Olía a hojas viejas y pan recién horneado.

-¿Siempre vienes por aquí?-, me armé de valor y le pregunté.

Me dirigió una mirada profunda.

-No, pero hoy me ha parecido que la noche lo amerita-, me dijo sonriendo -¿Qué tienes ahí?

Su voz era gruesa, pero no demasiado.

-He comprado este libro en aquella tienda-, le dije señalando la librería que se encontraba en la calle de enfrente.

-Es fantástico.

-¿Lo conoces?

-Sí-, me respondió -conozco muchos libros, mi padre me enseñó sobre ellos.

Y así, el reloj comenzó a dar vueltas, mientras yo me perdía en sus historias. Me contó de todos aquellos libros que había conocido una madrugada, en la pequeña librería que su padre atendía en una ciudad que siempre está inmersa en un clima cálido.

Me invitó a otro vaso de café para poder terminar su historia.

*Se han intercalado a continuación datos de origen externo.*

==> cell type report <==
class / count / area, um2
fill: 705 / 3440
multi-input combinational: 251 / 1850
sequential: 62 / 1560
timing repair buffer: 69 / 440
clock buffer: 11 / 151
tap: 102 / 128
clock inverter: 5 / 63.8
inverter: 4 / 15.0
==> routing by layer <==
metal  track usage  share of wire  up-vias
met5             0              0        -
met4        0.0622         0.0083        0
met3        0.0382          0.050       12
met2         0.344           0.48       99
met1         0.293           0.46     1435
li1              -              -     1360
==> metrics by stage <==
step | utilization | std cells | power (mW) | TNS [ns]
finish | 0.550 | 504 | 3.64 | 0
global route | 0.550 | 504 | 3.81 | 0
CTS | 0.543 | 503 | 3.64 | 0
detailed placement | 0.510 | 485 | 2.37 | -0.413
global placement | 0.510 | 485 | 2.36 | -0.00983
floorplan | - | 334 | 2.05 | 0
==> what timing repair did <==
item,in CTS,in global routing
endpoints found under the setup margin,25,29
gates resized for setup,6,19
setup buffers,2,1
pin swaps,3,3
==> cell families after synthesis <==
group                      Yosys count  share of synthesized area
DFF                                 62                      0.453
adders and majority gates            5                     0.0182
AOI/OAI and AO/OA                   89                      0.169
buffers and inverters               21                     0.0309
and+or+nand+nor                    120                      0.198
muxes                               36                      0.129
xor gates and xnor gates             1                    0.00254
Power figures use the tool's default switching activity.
**src/rtl/morse_char_decoder_if.sv**
```systemverilog
// Key/clear inputs and character outputs of the Morse character decoder.
// The master drives the key side; the decoder is the slave.
interface morse_char_decoder_if;
   logic       key;
   logic       clear;
   logic [5:0] char_code;
   logic       char_valid;
   logic       busy;
   logic [2:0] sym_count;
   logic       word_gap;

   modport master (
      output key, clear,
      input  char_code, char_valid, busy, sym_count, word_gap
   );

   modport slave (
      input  key, clear,
      output char_code, char_valid, busy, sym_count, word_gap
   );
endinterface

```
**src/rtl/morse_char_decoder.sv**
```systemverilog
// Morse key decoder: times marks/spaces in prescaled ticks, assembles dots/dashes, emits a 6-bit character code.
// Optional word-gap pulse is enabled by defining MORSE_WORD_GAP_EN.
module morse_char_decoder #(
   parameter int TICK_DIV  = 50000,
   parameter int DOT_MAX   = 2,
   parameter int GAP_TICKS = 4,
   parameter int MAX_SYM   = 5
) (
   input logic                  clk,
   input logic                  reset_n,
   morse_char_decoder_if.slave  mif
);

   localparam int PRESC_W = (TICK_DIV > 1) ? $clog2(TICK_DIV) : 1;
   localparam int MARK_W  = $clog2(DOT_MAX + 2);
   localparam int GAP_W   = $clog2(GAP_TICKS + 1);

   localparam logic [PRESC_W-1:0] PRESC_LAST = PRESC_W'(TICK_DIV - 1);
   localparam logic [MARK_W-1:0]  MARK_SAT   = MARK_W'(DOT_MAX + 1);
   localparam logic [MARK_W-1:0]  DOT_LIM    = MARK_W'(DOT_MAX);
   localparam logic [GAP_W-1:0]   GAP_LIM    = GAP_W'(GAP_TICKS);
   localparam logic [2:0]         SYM_LIM    = 3'(MAX_SYM);

   typedef enum logic [1:0] {IDLE, MARK, SPACE, EMIT} state_t;

   state_t               state_q, state_d;
   logic [PRESC_W-1:0]   presc_q, presc_d;
   logic [MARK_W-1:0]    mark_cnt_q, mark_cnt_d;
   logic [GAP_W-1:0]     gap_cnt_q, gap_cnt_d;
   logic [MAX_SYM-1:0]   pattern_q, pattern_d;
   logic [2:0]           sym_count_q, sym_count_d;
   logic                 overflow_q, overflow_d;
   logic [5:0]           char_code_q, char_code_d;
   logic                 char_valid_q, char_valid_d;
   logic                 busy_q, busy_d;
   logic                 tick;
   logic                 sym_is_dash;
   logic [GAP_W-1:0]     gap_next;
   logic [4:0]           pat5;

   // Pattern holds the first symbol in the highest used bit; dot=0, dash=1.
   function automatic logic [5:0] lookup(input logic [2:0] cnt, input logic [4:0] pat);
      logic [5:0] code;
      case ({cnt, pat})
         8'b001_00000: code = 6'd14;  8'b001_00001: code = 6'd29;
         8'b010_00000: code = 6'd18;  8'b010_00001: code = 6'd10;
         8'b010_00010: code = 6'd23;  8'b010_00011: code = 6'd22;
         8'b011_00000: code = 6'd28;  8'b011_00001: code = 6'd30;
         8'b011_00010: code = 6'd27;  8'b011_00011: code = 6'd32;
         8'b011_00100: code = 6'd13;  8'b011_00101: code = 6'd20;
         8'b011_00110: code = 6'd16;  8'b011_00111: code = 6'd24;
         8'b100_00000: code = 6'd17;  8'b100_00001: code = 6'd31;
         8'b100_00010: code = 6'd15;  8'b100_00100: code = 6'd21;
         8'b100_00110: code = 6'd25;  8'b100_00111: code = 6'd19;
         8'b100_01000: code = 6'd11;  8'b100_01001: code = 6'd33;
         8'b100_01010: code = 6'd12;  8'b100_01011: code = 6'd34;
         8'b100_01100: code = 6'd35;  8'b100_01101: code = 6'd26;
         8'b101_11111: code = 6'd0;   8'b101_01111: code = 6'd1;
         8'b101_00111: code = 6'd2;   8'b101_00011: code = 6'd3;
         8'b101_00001: code = 6'd4;   8'b101_00000: code = 6'd5;
         8'b101_10000: code = 6'd6;   8'b101_11000: code = 6'd7;
         8'b101_11100: code = 6'd8;   8'b101_11110: code = 6'd9;
         default:      code = 6'd63;
      endcase
      return code;
   endfunction

   assign tick        = (presc_q == PRESC_LAST);
   assign sym_is_dash = (mark_cnt_q > DOT_LIM);
   assign gap_next    = gap_cnt_q + GAP_W'(tick);
   assign pat5        = 5'(pattern_q);

   always_comb begin
      presc_d      = tick ? '0 : presc_q + 1'b1;
      state_d      = state_q;
      mark_cnt_d   = mark_cnt_q;
      gap_cnt_d    = gap_cnt_q;
      pattern_d    = pattern_q;
      sym_count_d  = sym_count_q;
      overflow_d   = overflow_q;
      char_code_d  = char_code_q;
      char_valid_d = 1'b0;

      case (state_q)
         IDLE: begin
            if (mif.key) begin
               state_d    = MARK;
               mark_cnt_d = '0;
            end
         end
         MARK: begin
            if (!mif.key) begin
               if (sym_count_q < SYM_LIM) begin
                  pattern_d   = (pattern_q << 1) | MAX_SYM'(sym_is_dash);
                  sym_count_d = sym_count_q + 3'd1;
               end else begin
                  overflow_d = 1'b1;
               end
               state_d   = SPACE;
               gap_cnt_d = '0;
            end else if (tick && mark_cnt_q != MARK_SAT) begin
               mark_cnt_d = mark_cnt_q + 1'b1;
            end
         end
         SPACE: begin
            // Gap expiry wins over a key rise in the same cycle.
            if (gap_next >= GAP_LIM) begin
               state_d      = EMIT;
               char_code_d  = overflow_q ? 6'd63 : lookup(sym_count_q, pat5);
               char_valid_d = 1'b1;
               pattern_d    = '0;
               sym_count_d  = '0;
               overflow_d   = 1'b0;
               gap_cnt_d    = '0;
            end else if (mif.key) begin
               state_d    = MARK;
               mark_cnt_d = '0;
            end else begin
               gap_cnt_d = gap_next;
            end
         end
         default: begin
            state_d    = mif.key ? MARK : IDLE;
            mark_cnt_d = '0;
         end
      endcase

      if (mif.clear) begin
         state_d      = IDLE;
         pattern_d    = '0;
         sym_count_d  = '0;
         overflow_d   = 1'b0;
         mark_cnt_d   = '0;
         gap_cnt_d    = '0;
         char_code_d  = char_code_q;
         char_valid_d = 1'b0;
      end

      busy_d = (state_d == MARK) || (state_d == SPACE);
   end

   always_ff @(posedge clk or negedge reset_n) begin
      if (!reset_n) begin
         state_q      <= IDLE;
         presc_q      <= '0;
         mark_cnt_q   <= '0;
         gap_cnt_q    <= '0;
         pattern_q    <= '0;
         sym_count_q  <= '0;
         overflow_q   <= 1'b0;
         char_code_q  <= 6'd63;
         char_valid_q <= 1'b0;
         busy_q       <= 1'b0;
      end else begin
         state_q      <= state_d;
         presc_q      <= presc_d;
         mark_cnt_q   <= mark_cnt_d;
         gap_cnt_q    <= gap_cnt_d;
         pattern_q    <= pattern_d;
         sym_count_q  <= sym_count_d;
         overflow_q   <= overflow_d;
         char_code_q  <= char_code_d;
         char_valid_q <= char_valid_d;
         busy_q       <= busy_d;
      end
   end

   assign mif.char_code  = char_code_q;
   assign mif.char_valid = char_valid_q;
   assign mif.busy       = busy_q;
   assign mif.sym_count  = sym_count_q;

`ifdef MORSE_WORD_GAP_EN
   localparam int WG_TICKS = (7 * GAP_TICKS) / 3;
   localparam int WG_W     = $clog2(WG_TICKS + 1);
   localparam logic [WG_W-1:0] WG_LAST = WG_W'(WG_TICKS - 1);

   logic [WG_W-1:0] wg_cnt_q, wg_cnt_d;
   logic            wg_arm_q, wg_arm_d;
   logic            word_gap_q, word_gap_d;

   // Armed on EMIT->IDLE; fires once, then stays quiet until the next emit.
   always_comb begin
      wg_cnt_d   = wg_cnt_q;
      wg_arm_d   = wg_arm_q;
      word_gap_d = 1'b0;
      if (mif.clear) begin
         wg_cnt_d = '0;
         wg_arm_d = 1'b0;
      end else if (state_q == EMIT && state_d == IDLE) begin
         wg_cnt_d = '0;
         wg_arm_d = 1'b1;
      end else if (state_q == IDLE) begin
         if (mif.key) begin
            wg_cnt_d = '0;
            wg_arm_d = 1'b0;
         end else if (wg_arm_q && tick) begin
            if (wg_cnt_q == WG_LAST) begin
               word_gap_d = 1'b1;
               wg_arm_d   = 1'b0;
               wg_cnt_d   = '0;
            end else begin
               wg_cnt_d = wg_cnt_q + 1'b1;
            end
         end
      end
   end

   always_ff @(posedge clk or negedge reset_n) begin
      if (!reset_n) begin
         wg_cnt_q   <= '0;
         wg_arm_q   <= 1'b0;
         word_gap_q <= 1'b0;
      end else begin
         wg_cnt_q   <= wg_cnt_d;
         wg_arm_q   <= wg_arm_d;
         word_gap_q <= word_gap_d;
      end
   end

   assign mif.word_gap = word_gap_q;
`else
   assign mif.word_gap = 1'b0;
`endif

endmodule

```
**src/flat_wrapper.sv**
```systemverilog
// flat-port wrapper written by rule: the top's interface ports become plain ports
module morse_char_decoder_flat 
#(
   parameter int TICK_DIV  = 50000,
   parameter int DOT_MAX   = 2,
   parameter int GAP_TICKS = 4,
   parameter int MAX_SYM   = 5
)
  (clk, reset_n, mif_key, mif_clear, mif_char_code, mif_char_valid, mif_busy, mif_sym_count, mif_word_gap);
  morse_char_decoder_if mif_i ();
  input logic clk;
  input logic reset_n;
  input wire logic [$bits(mif_i.key)-1:0] mif_key;
  input wire logic [$bits(mif_i.clear)-1:0] mif_clear;
  output wire logic [$bits(mif_i.char_code)-1:0] mif_char_code;
  output wire logic [$bits(mif_i.char_valid)-1:0] mif_char_valid;
  output wire logic [$bits(mif_i.busy)-1:0] mif_busy;
  output wire logic [$bits(mif_i.sym_count)-1:0] mif_sym_count;
  output wire logic [$bits(mif_i.word_gap)-1:0] mif_word_gap;
  assign mif_i.key = mif_key;
  assign mif_i.clear = mif_clear;
  assign mif_char_code = mif_i.char_code;
  assign mif_char_valid = mif_i.char_valid;
  assign mif_busy = mif_i.busy;
  assign mif_sym_count = mif_i.sym_count;
  assign mif_word_gap = mif_i.word_gap;
  morse_char_decoder #(.TICK_DIV(TICK_DIV), .DOT_MAX(DOT_MAX), .GAP_TICKS(GAP_TICKS), .MAX_SYM(MAX_SYM)) u_core (.clk(clk), .reset_n(reset_n), .mif(mif_i));
endmodule
```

El frío se hacía cada vez más fuerte, pero su voz mezclada con las canciones navideñas que se escuchaban a los lejos, me hacía querer permanecer ahí para siempre.

Estática.

-Gracias por escucharme-, me dijo -me tengo que ir, mi padre me ha dicho que me espera esta noche para cenar en casa, tiene preparada una sorpresa.

-Claro-, le dije -me han encantado tus historias.

Se levantó y empezó a caminar.

-Espera-, le grité- ¿Cómo te llamas?

-Luis-, respondió sonriendo. Y desapareció entre la nevada que había comenzado.

Al día siguiente me pasé la mañana esperando que el reloj avanzara para poder regresar al lugar de nuestro encuentro con la esperanza de saber un poco más de aquellos libros que había encontrado una noche de infancia.

Al llegar a la plaza pude percatarme que no llevaba el libro conmigo, lo había terminado ayer al llegar a casa y estaba ansiosa por contarle cómo la historia había hecho de las suyas.

Pero él no llegó.

El reloj marcó las 10 y me tuve que ir a casa.

Regresaba a diario esperando que en alguna de esas noches él estuviese sentado esperándome, pero nunca sucedía.

Y así pasaron los días y las semanas, que se convirtieron en meses.

Su rostro inundaba mis cuadernos, dibujaba hasta el cansancio sus ojos grandes; su cabello lacio, negro; su boca formada por unos labios rosados que apostaba, sabían a café.

Dibujaba y dibujaba con la esperanza de que alguno de esos trazos cobrara vida y me devolviera lo que había perdido aquella noche.